English painter and photographer

Frederick Frith (1819–1871) was an English painter and photographer. He began his career in England but later moved to Australia where he lived in Hobart and Melbourne.

== Early life ==

Frederick Frith was born in the United Kingdom. He was from an English family consisting of painters and silhouettists. His parents were John Frith and Letitia née Gardiner, he had a younger brother, Henry Albert and a younger sister, Letitia. In 1858 he married Emma Golding (1832–1917).

== Early career ==
He studied and practiced painting in London, Brighton, Ireland and Scotland. In 1853 he was asked to showcase his artworks including Death of a Stag. In 1855 he moved to Melbourne, Australia and began work as a painter, then moved to Hobart later that year. He exhibited his artwork in Melbourne in 1854 which consisted mainly of his watercolour and oil paintings.

== Partnership with John Mathieson Sharp ==

In 1855 while he was exhibiting his artwork, he met John Mathieson Sharp. They later became partners and worked in a studio which Sharp had just bought. They named the studio the Chromatype Gallery. "Chroma" is the Greek word for colour, and referred to his method of overpainting salted paper prints with oil, watercolour and/or pastel. Only a few dozen of their Chromatype artworks remain, but they show how they coloured these paper photographs. This process was similar to works often referred to as a Photo-crayotype.

== Panorama ==

Sharp and Frith produced the first paper panorama taken in Australia; a five-part, near-metre long panoramic view of Hobart, using the collodion or wet-plate process. Copies were advertised for sale in the 18 January 1856 edition of the Tasmania Daily News. This panorama was seen as the first proper panorama and what started the trades of albums and prints that they sold to the community.

== Civil lawsuit ==

In 1855 Frith brought a civil suit against a Hobart Town merchant, Samuel Moses. Frith painted Samuel and his family but Samuel refused to pay him arguing they were overpriced and lacked effort and passion that he believed Frith should have shown. Although true that his paintings weren't at their best, Conway Hart and Alfred Bock brought forth that Frith's paintings were defective in colour and composition which was considered not of the standard of a trained artist. In the end Frith won the case and won compensation along with the cost for damages.

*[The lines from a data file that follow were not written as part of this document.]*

`config.mk`:
```
export PLATFORM = sky130hd
export DESIGN_NAME = regex_job_sequencer
export DESIGN_NICKNAME = d
export VERILOG_FILES = /design/src/rtl/regex_job_sequencer_pkg.sv /design/src/rtl/regex_job_sequencer_watchdog.sv /design/src/rtl/regex_job_sequencer.sv
export SDC_FILE = /design/constraint.sdc
export NUM_CORES = 1
export LEC_CHECK = 0
export ABC_AREA = 1
export CAP_MARGIN = 20
export CORE_MARGIN = 1
export CORE_UTILIZATION = 41
export DETAILED_ROUTE_END_ITERATION = 8
export GPL_ROUTABILITY_DRIVEN = 1
export PLACE_DENSITY = 0.84
export SYNTH_ARGS = -nofsm -noshare
export SYNTH_HDL_FRONTEND = slang
export SYNTH_SLANG_ARGS = --single-unit
```
`constraint.sdc`:
```
create_clock -name i_clk -period 5.4 [get_ports i_clk]
set_input_delay 0.54 -clock i_clk [delete_from_list [all_inputs] [get_ports i_clk]]
set_output_delay 0.54 -clock i_clk [all_outputs]
set_load 0.01 [all_outputs]
```
`src/rtl/regex_job_sequencer_pkg.sv`:
```
// Shared constants, AXI_top command/status codes and sequencer state type.
// The optional WAIT watchdog is enabled with the JOB_SEQ_TIMEOUT_EN macro.
package AXI_package;

   localparam int REG_WIDTH = 40;

   localparam logic [REG_WIDTH-1:0] CMD_NOP                = 40'd0;
   localparam logic [REG_WIDTH-1:0] CMD_WRITE              = 40'd1;
   localparam logic [REG_WIDTH-1:0] CMD_START              = 40'd2;
   localparam logic [REG_WIDTH-1:0] CMD_READ_ELAPSED_CLOCK = 40'd3;
   localparam logic [REG_WIDTH-1:0] CMD_RESET              = 40'd4;

   localparam logic [REG_WIDTH-1:0] STATUS_IDLE     = 40'd0;
   localparam logic [REG_WIDTH-1:0] STATUS_RUNNING  = 40'd1;
   localparam logic [REG_WIDTH-1:0] STATUS_ACCEPTED = 40'd2;
   localparam logic [REG_WIDTH-1:0] STATUS_REJECTED = 40'd3;

   localparam logic [REG_WIDTH-1:0] CC_PTR_OFFSET = 40'd16;

   typedef enum logic [3:0] {
      IDLE, W_ADDR, W_CMD, W_NOP, PTR, START, CHECK, WAIT,
      READ_CC, CAPTURE, RESULT, CLEAR
   } job_seq_state_t;

   // Each string word carries five bytes; the remaining count floors at zero.
   function automatic logic [15:0] bytesAfterWord(input logic [15:0] bytesLeft);
      return (bytesLeft > 16'd5) ? (bytesLeft - 16'd5) : 16'd0;
   endfunction

endpackage

```
`src/rtl/regex_job_sequencer_watchdog.sv`:
```
// WAIT-state watchdog: counts cycles while active, flags the final allowed cycle.
// Only instantiated when JOB_SEQ_TIMEOUT_EN is defined.
module job_seq_watchdog #(
   parameter int TIMEOUT_CYCLES = 1_000_000
) (
   input  logic i_clk,
   input  logic i_rst,
   input  logic i_active,
   output logic o_expired
);

   localparam logic [31:0] LAST_COUNT = 32'(TIMEOUT_CYCLES - 1);

   logic [31:0] r_count;

   assign o_expired = i_active && (r_count == LAST_COUNT);

   // Leaving WAIT clears the count, so every entry starts a fresh window.
   always_ff @(posedge i_clk) begin
      if (i_rst || !i_active) begin
         r_count <= 32'd0;
      end else if (!o_expired) begin
         r_count <= r_count + 32'd1;
      end
   end

endmodule

```
`src/rtl/regex_job_sequencer.sv`:
```
// Loads a regex job (code + string words) into AXI_top, runs it and returns the verdict.
// Define JOB_SEQ_TIMEOUT_EN to bound the WAIT state with job_seq_watchdog.
module regex_job_sequencer
   import AXI_package::*;
#(
   parameter int TIMEOUT_CYCLES = 1_000_000
) (
   input  logic                 i_clk,
   input  logic                 i_rst,
   input  logic                 i_job_valid,
   output logic                 o_job_ready,
   input  logic [15:0]          i_job_code_words,
   input  logic [15:0]          i_job_string_len,
   input  logic                 i_in_valid,
   output logic                 o_in_ready,
   input  logic [REG_WIDTH-1:0] i_in_data,
   output logic [REG_WIDTH-1:0] o_address_register,
   output logic [REG_WIDTH-1:0] o_data_in_register,
   output logic [REG_WIDTH-1:0] o_start_cc_pointer_register,
   output logic [REG_WIDTH-1:0] o_end_cc_pointer_register,
   output logic [REG_WIDTH-1:0] o_cmd_register,
   input  logic [REG_WIDTH-1:0] i_status_register,
   input  logic [REG_WIDTH-1:0] i_data_o_register,
   output logic                 o_res_valid,
   input  logic                 i_res_ready,
   output logic                 o_res_accept,
   output logic                 o_res_error,
   output logic [REG_WIDTH-1:0] o_res_cycles
);

   localparam logic [REG_WIDTH-1:0] TIMEOUT_VALUE = REG_WIDTH'(TIMEOUT_CYCLES);

   job_seq_state_t       r_state;
   job_seq_state_t       w_nextState;
   logic [15:0]          r_codeWords;
   logic [15:0]          r_stringLen;
   logic [15:0]          r_bytesLeft;
   logic [16:0]          r_wordIdx;
   logic [17:0]          r_codeBase;
   logic                 r_phase;
   logic [REG_WIDTH-1:0] r_address;
   logic [REG_WIDTH-1:0] r_dataIn;
   logic [REG_WIDTH-1:0] r_startCc;
   logic [REG_WIDTH-1:0] r_endCc;
   logic                 r_resAccept;
   logic                 r_resError;
   logic [REG_WIDTH-1:0] r_resCycles;

   logic [REG_WIDTH-1:0] w_cmd;
   logic                 w_jobReady;
   logic                 w_inReady;
   logic                 w_resValid;
   logic                 w_isStringWord;
   logic [15:0]          w_bytesNext;
   logic                 w_timeout;
   logic                 w_statusDone;

   assign w_isStringWord = (r_wordIdx >= {1'b0, r_codeWords});
   assign w_bytesNext    = bytesAfterWord(r_bytesLeft);
   assign w_statusDone   = (i_status_register == STATUS_ACCEPTED) ||
                           (i_status_register == STATUS_REJECTED);

`ifdef JOB_SEQ_TIMEOUT_EN
   job_seq_watchdog #(
      .TIMEOUT_CYCLES (TIMEOUT_CYCLES)
   ) u_watchdog (
      .i_clk     (i_clk),
      .i_rst     (i_rst),
      .i_active  (r_state == WAIT),
      .o_expired (w_timeout)
   );
`else
   assign w_timeout = 1'b0;
`endif

   always_ff @(posedge i_clk) begin
      if (i_rst) begin
         r_state <= IDLE;
      end else begin
         r_state <= w_nextState;
      end
   end

   always_comb begin
      w_nextState = r_state;
      w_cmd       = CMD_NOP;
      w_jobReady  = 1'b0;
      w_inReady   = 1'b0;
      w_resValid  = 1'b0;
      case (r_state)
         IDLE: begin
            w_jobReady = 1'b1;
            if (i_job_valid) begin
               w_nextState = (i_job_string_len == 16'd0) ? RESULT : W_ADDR;
            end
         end
         W_ADDR: begin
            w_inReady = 1'b1;
            if (i_in_valid) begin
               w_nextState = W_CMD;
            end
         end
         W_CMD: begin
            w_cmd       = CMD_WRITE;
            w_nextState = W_NOP;
         end
         W_NOP: begin
            w_nextState = (w_isStringWord && (w_bytesNext == 16'd0)) ? PTR : W_ADDR;
         end
         PTR: begin
            w_nextState = START;
         end
         START: begin
            w_cmd = CMD_START;
            if (r_phase) begin
               w_nextState = CHECK;
            end
         end
         CHECK: begin
            w_nextState = (i_status_register == STATUS_RUNNING) ? WAIT : RESULT;
         end
         WAIT: begin
            if (w_statusDone) begin
               w_nextState = READ_CC;
            end else if ((i_status_register != STATUS_RUNNING) || w_timeout) begin
               w_nextState = RESULT;
            end
         end
         READ_CC: begin
            w_cmd       = CMD_READ_ELAPSED_CLOCK;
            w_nextState = CAPTURE;
         end
         CAPTURE: begin
            w_nextState = RESULT;
         end
         RESULT: begin
            w_resValid = 1'b1;
            if (i_res_ready) begin
               w_nextState = CLEAR;
            end
         end
         CLEAR: begin
            if (!r_phase) begin
               w_cmd = CMD_RESET;
            end else begin
               w_nextState = IDLE;
            end
         end
         default: begin
            w_nextState = IDLE;
         end
      endcase
   end

   // Job bookkeeping and the registered AXI_top/result payload.
   always_ff @(posedge i_clk) begin
      if (i_rst) begin
         r_codeWords <= 16'd0;
         r_stringLen <= 16'd0;
         r_bytesLeft <= 16'd0;
         r_wordIdx   <= 17'd0;
         r_codeBase  <= 18'd0;
         r_phase     <= 1'b0;
         r_address   <= '0;
         r_dataIn    <= '0;
         r_startCc   <= '0;
         r_endCc     <= '0;
         r_resAccept <= 1'b0;
         r_resError  <= 1'b0;
         r_resCycles <= '0;
      end else begin
         r_phase <= ((r_state == START) || (r_state == CLEAR)) ? ~r_phase : 1'b0;
         case (r_state)
            IDLE: begin
               if (i_job_valid) begin
                  r_codeWords <= i_job_code_words;
                  r_stringLen <= i_job_string_len;
                  r_bytesLeft <= i_job_string_len;
                  r_wordIdx   <= 17'd0;
                  r_codeBase  <= {i_job_code_words, 2'b00};
                  r_resAccept <= 1'b0;
                  r_resError  <= (i_job_string_len == 16'd0);
                  r_resCycles <= '0;
               end
            end
            W_ADDR: begin
               if (i_in_valid) begin
                  r_address <= REG_WIDTH'(r_wordIdx);
                  r_dataIn  <= i_in_data;
               end
            end
            W_NOP: begin
               r_wordIdx <= r_wordIdx + 17'd1;
               if (w_isStringWord) begin
                  r_bytesLeft <= w_bytesNext;
               end
            end
            PTR: begin
               r_startCc <= REG_WIDTH'(r_codeBase) + CC_PTR_OFFSET;
               r_endCc   <= REG_WIDTH'(r_codeBase) + REG_WIDTH'(r_stringLen)
                            - REG_WIDTH'(1) + CC_PTR_OFFSET;
            end
            CHECK: begin
               if (i_status_register != STATUS_RUNNING) begin
                  r_resError <= 1'b1;
               end
            end
            WAIT: begin
               if (i_status_register == STATUS_ACCEPTED) begin
                  r_resAccept <= 1'b1;
               end else if (i_status_register == STATUS_REJECTED) begin
                  r_resAccept <= 1'b0;
               end else if (i_status_register != STATUS_RUNNING) begin
                  r_resError <= 1'b1;
               end else if (w_timeout) begin
                  r_resError  <= 1'b1;
                  r_resCycles <= TIMEOUT_VALUE;
               end
            end
            CAPTURE: begin
               r_resCycles <= i_data_o_register;
            end
            default: begin
            end
         endcase
      end
   end

   // Handshakes and commands are masked while reset is held.
   assign o_job_ready                 = w_jobReady & ~i_rst;
   assign o_in_ready                  = w_inReady & ~i_rst;
   assign o_res_valid                 = w_resValid & ~i_rst;
   assign o_cmd_register              = i_rst ? CMD_NOP : w_cmd;
   assign o_address_register          = r_address;
   assign o_data_in_register          = r_dataIn;
   assign o_start_cc_pointer_register = r_startCc;
   assign o_end_cc_pointer_register   = r_endCc;
   assign o_res_accept                = r_resAccept;
   assign o_res_error                 = r_resError;
   assign o_res_cycles                = r_resCycles;

endmodule

```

== Partnership with Henry Frith ==

In 1856 the partnership between Frith and Sharp came to an end; Sharp continued to make chromatypes and stereographs in his studio in Hobart. Frith began his own studio, working less on paintings and focusing more on photography as well as making large format views of Hobart and surrounds. A year later Frith's brother, Henry joined his business and did a lot of the travelling for the studio. Later in 1858, Frith presented two panoramas both taken in Hobart. The two photos were taken at the Domain and St Paul's Church. In 1858 the Frith brothers opened a second studio located at Launceston. As well as the panoramas, they sold individual prints and albums. They advertised bound albums of 3-6 views for five guineas or for one guinea per print in the Launceston newspaper Cornwall Chronicle on 12 March 1859. Their sister, Letitia Davidson continued to operate the studio in Hobart as Frith & Co.'.

Frederick's artworks were very popular, but they were quite over priced which led to more court cases. He once again showcased his Death of a Stag piece in the Hobart Town Art Treasures Exhibition which earned him more profit and proved it was one of his most famous pieces.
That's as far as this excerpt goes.